[Dataset entries]:
+ + +

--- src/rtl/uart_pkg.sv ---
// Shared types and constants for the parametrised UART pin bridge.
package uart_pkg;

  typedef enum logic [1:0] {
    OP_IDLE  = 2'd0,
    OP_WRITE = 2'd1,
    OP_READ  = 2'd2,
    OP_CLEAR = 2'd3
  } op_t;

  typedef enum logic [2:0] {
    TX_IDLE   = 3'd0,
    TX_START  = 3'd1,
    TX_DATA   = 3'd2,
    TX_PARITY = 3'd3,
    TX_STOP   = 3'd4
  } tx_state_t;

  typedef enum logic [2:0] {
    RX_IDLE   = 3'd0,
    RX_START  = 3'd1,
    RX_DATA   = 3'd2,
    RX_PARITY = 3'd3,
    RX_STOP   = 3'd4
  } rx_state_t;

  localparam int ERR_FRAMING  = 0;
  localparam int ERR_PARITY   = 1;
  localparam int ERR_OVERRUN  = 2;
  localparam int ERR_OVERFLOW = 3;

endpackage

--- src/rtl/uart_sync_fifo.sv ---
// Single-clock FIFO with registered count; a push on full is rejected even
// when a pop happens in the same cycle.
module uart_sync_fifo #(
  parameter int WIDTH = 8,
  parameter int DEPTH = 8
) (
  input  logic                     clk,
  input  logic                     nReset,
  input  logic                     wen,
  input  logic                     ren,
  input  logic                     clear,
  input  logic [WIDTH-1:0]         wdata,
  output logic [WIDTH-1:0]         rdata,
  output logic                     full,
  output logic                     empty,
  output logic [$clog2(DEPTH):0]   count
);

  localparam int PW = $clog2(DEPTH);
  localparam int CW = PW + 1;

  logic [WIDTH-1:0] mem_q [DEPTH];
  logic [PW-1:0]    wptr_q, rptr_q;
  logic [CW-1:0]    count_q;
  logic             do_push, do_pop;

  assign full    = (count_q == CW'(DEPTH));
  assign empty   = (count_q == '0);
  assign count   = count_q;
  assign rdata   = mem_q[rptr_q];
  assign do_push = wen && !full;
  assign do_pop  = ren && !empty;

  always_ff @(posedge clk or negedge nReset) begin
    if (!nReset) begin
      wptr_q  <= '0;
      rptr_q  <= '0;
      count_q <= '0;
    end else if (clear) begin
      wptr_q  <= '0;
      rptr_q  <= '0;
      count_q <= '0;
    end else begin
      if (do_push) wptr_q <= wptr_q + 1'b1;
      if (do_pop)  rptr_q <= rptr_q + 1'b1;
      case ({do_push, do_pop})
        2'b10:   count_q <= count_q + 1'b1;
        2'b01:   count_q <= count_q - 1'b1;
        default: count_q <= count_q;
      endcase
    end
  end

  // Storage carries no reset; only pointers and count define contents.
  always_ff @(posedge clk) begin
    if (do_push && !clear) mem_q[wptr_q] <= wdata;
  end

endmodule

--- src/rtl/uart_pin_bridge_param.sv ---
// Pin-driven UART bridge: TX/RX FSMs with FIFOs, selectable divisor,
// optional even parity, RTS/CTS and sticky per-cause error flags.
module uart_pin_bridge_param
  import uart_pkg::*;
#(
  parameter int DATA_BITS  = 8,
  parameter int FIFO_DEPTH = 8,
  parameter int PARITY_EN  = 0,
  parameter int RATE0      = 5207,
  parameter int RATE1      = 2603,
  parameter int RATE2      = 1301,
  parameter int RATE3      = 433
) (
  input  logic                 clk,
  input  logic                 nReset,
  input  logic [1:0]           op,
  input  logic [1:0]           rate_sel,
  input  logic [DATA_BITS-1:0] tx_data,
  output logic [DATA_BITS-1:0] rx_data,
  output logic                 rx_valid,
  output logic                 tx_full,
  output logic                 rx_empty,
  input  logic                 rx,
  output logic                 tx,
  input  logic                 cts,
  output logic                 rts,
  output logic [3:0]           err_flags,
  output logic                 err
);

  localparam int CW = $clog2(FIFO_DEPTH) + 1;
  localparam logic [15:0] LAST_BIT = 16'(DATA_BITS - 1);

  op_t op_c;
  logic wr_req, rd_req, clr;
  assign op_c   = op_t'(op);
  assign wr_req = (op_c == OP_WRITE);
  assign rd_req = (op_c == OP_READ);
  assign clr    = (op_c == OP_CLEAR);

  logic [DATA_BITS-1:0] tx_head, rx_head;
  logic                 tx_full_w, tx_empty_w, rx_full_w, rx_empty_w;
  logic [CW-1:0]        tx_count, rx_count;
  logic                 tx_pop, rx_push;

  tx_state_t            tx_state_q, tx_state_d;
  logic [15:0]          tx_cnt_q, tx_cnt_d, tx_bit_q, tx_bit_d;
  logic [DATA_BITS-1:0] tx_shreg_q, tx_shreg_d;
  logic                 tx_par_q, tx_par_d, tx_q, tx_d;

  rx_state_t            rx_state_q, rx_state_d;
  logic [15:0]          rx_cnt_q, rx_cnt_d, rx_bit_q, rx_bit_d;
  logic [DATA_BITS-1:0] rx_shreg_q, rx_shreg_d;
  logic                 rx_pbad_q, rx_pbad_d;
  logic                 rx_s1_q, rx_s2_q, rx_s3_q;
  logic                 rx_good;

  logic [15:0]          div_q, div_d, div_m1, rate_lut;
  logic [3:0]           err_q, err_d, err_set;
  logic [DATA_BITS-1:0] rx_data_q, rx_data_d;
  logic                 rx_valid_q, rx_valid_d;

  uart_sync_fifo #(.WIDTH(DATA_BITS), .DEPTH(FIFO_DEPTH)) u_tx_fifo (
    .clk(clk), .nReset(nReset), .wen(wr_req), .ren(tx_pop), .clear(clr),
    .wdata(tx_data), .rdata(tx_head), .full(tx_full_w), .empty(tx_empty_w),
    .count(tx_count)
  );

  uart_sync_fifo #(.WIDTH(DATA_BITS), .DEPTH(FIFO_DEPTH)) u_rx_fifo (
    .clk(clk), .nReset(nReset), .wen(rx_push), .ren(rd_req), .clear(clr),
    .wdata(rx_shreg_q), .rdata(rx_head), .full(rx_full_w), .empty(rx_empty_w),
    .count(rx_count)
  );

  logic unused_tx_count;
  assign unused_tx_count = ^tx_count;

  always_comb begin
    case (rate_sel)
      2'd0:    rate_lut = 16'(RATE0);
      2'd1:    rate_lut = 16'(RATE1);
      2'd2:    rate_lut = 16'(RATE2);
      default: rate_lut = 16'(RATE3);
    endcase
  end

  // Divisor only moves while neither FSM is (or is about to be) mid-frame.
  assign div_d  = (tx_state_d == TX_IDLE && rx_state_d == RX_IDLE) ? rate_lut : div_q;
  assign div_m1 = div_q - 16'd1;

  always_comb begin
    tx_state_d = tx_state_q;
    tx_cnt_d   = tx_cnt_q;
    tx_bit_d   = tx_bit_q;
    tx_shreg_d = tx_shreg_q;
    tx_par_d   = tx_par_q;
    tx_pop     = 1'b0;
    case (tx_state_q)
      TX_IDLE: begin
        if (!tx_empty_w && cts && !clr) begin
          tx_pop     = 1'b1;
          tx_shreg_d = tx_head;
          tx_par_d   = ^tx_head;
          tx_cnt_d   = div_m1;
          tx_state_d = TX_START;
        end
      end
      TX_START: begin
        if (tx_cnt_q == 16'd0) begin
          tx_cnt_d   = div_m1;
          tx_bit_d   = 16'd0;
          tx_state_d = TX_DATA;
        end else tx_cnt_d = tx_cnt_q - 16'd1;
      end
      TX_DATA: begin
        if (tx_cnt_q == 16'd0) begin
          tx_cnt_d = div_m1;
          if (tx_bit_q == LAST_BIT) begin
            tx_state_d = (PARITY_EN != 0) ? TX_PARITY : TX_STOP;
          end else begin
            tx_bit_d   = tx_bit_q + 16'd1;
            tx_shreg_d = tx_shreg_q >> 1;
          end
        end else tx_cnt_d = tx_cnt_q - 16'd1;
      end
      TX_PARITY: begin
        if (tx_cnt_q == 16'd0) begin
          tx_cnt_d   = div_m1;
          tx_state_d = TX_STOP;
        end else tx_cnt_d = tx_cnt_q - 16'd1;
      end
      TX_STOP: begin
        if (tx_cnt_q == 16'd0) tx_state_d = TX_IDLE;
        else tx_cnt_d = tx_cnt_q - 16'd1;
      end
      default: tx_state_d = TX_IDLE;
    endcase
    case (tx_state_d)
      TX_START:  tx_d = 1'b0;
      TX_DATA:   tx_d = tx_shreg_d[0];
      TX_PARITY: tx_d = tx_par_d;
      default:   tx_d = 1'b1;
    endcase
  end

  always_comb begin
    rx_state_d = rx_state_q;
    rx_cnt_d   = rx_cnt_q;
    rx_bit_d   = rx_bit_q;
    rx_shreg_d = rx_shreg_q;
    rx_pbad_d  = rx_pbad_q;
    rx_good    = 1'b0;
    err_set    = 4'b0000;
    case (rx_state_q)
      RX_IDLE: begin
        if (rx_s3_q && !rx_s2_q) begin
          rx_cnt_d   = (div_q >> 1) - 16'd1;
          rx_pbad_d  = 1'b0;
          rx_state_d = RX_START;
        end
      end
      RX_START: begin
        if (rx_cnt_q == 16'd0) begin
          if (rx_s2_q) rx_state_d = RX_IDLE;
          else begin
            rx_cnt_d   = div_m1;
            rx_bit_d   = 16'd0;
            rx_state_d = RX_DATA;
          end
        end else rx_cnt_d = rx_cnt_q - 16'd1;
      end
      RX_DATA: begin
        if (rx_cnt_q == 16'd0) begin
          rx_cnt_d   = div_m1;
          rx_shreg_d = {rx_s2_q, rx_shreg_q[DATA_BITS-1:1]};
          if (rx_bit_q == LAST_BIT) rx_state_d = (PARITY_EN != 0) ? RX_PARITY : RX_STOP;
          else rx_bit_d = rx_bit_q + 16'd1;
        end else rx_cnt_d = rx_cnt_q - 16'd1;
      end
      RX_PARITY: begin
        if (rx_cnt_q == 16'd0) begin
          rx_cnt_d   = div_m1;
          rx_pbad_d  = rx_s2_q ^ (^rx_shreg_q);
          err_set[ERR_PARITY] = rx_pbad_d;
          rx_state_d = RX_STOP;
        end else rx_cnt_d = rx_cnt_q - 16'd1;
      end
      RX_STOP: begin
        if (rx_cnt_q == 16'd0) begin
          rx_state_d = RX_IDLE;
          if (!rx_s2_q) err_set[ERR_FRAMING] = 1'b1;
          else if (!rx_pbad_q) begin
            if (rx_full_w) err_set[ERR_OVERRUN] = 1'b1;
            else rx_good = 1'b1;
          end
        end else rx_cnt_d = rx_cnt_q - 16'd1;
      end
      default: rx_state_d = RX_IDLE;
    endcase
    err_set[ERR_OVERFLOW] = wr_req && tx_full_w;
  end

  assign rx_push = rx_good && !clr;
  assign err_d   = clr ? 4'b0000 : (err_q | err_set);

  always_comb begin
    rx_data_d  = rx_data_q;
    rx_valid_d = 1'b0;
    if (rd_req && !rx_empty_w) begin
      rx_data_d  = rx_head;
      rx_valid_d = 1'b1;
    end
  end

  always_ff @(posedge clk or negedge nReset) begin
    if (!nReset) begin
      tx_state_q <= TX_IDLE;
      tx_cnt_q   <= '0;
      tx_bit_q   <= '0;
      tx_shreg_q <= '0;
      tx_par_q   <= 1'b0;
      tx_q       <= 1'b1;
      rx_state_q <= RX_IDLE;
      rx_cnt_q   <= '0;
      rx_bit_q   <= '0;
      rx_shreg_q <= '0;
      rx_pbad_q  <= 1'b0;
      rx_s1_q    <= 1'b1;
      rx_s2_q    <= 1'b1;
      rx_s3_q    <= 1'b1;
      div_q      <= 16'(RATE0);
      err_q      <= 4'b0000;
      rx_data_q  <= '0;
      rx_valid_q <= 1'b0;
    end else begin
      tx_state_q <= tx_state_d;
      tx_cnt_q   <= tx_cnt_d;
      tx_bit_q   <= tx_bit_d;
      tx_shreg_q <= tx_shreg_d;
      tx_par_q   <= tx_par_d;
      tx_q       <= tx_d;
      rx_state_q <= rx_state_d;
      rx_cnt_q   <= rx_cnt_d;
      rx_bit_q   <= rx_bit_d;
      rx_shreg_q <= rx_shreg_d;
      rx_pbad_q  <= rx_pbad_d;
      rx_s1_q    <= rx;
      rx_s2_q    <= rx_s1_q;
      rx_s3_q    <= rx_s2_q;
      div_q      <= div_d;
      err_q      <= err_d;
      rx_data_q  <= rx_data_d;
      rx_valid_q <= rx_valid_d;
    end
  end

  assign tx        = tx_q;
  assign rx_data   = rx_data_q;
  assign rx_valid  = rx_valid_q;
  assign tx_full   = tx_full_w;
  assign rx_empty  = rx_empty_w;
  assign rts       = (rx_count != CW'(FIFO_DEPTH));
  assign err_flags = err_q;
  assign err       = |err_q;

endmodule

+ + +

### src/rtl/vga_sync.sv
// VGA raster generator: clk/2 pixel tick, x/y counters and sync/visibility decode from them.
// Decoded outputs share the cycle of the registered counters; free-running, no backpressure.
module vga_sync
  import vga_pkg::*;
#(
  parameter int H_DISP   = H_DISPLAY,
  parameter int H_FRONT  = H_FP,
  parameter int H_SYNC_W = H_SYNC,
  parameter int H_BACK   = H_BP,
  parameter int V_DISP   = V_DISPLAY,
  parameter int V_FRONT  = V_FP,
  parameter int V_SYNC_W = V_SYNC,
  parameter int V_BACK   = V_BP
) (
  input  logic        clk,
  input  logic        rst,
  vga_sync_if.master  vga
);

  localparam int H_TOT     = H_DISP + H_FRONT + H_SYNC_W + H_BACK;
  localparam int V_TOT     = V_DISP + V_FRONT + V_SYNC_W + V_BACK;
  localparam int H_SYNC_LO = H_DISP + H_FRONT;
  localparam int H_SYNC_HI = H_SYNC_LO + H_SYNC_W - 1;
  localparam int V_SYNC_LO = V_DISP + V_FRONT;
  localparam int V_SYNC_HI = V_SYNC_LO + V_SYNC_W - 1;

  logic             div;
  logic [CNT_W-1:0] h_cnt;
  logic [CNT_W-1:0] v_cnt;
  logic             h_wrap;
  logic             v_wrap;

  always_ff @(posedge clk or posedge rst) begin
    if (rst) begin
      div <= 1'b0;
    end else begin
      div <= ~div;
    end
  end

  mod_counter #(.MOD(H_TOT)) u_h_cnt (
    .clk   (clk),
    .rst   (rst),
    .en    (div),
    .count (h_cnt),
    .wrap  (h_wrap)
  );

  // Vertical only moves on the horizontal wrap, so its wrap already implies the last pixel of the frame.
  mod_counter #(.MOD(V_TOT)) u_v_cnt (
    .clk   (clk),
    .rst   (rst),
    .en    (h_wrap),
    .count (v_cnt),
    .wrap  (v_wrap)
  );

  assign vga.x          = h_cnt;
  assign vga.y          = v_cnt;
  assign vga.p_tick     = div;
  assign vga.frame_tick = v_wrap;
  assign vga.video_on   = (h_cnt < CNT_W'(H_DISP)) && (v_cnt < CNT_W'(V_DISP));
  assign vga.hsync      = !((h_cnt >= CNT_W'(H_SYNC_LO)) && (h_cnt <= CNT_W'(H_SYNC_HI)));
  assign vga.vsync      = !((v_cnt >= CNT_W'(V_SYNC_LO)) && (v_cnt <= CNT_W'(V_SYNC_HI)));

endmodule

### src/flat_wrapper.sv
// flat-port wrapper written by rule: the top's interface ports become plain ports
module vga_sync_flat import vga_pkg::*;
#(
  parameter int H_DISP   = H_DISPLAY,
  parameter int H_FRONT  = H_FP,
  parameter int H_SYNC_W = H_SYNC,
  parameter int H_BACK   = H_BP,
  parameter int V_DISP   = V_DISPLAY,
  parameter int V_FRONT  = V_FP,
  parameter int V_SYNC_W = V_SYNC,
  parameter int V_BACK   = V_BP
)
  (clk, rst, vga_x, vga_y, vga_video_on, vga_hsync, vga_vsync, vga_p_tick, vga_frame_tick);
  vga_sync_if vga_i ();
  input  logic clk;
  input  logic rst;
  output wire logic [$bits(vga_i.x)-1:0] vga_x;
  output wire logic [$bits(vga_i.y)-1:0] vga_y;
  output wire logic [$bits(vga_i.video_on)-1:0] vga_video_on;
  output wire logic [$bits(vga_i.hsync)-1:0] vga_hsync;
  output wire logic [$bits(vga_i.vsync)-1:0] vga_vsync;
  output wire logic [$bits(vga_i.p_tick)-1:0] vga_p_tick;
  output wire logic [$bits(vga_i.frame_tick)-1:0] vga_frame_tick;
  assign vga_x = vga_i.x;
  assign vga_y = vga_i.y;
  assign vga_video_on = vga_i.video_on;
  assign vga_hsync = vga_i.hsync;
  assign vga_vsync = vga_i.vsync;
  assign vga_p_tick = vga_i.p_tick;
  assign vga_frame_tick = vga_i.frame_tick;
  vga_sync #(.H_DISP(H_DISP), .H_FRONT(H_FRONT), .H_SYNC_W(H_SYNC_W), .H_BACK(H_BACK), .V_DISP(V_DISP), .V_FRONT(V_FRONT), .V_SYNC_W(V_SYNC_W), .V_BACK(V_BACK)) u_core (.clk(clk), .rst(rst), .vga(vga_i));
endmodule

+ + +

[Brief]:
Write out only the lines that run from the line containing "logic [DATA_BITS-1:0] tx_shreg_q, tx_shreg_d;" through the line containing "logic [DATA_BITS-1:0] rx_data_q, rx_data_d;", both included, exactly as they appear above.

[Reply to the exercise]:
  logic [DATA_BITS-1:0] tx_shreg_q, tx_shreg_d;
  logic                 tx_par_q, tx_par_d, tx_q, tx_d;

  rx_state_t            rx_state_q, rx_state_d;
  logic [15:0]          rx_cnt_q, rx_cnt_d, rx_bit_q, rx_bit_d;
  logic [DATA_BITS-1:0] rx_shreg_q, rx_shreg_d;
  logic                 rx_pbad_q, rx_pbad_d;
  logic                 rx_s1_q, rx_s2_q, rx_s3_q;
  logic                 rx_good;

  logic [15:0]          div_q, div_d, div_m1, rate_lut;
  logic [3:0]           err_q, err_d, err_set;
  logic [DATA_BITS-1:0] rx_data_q, rx_data_d;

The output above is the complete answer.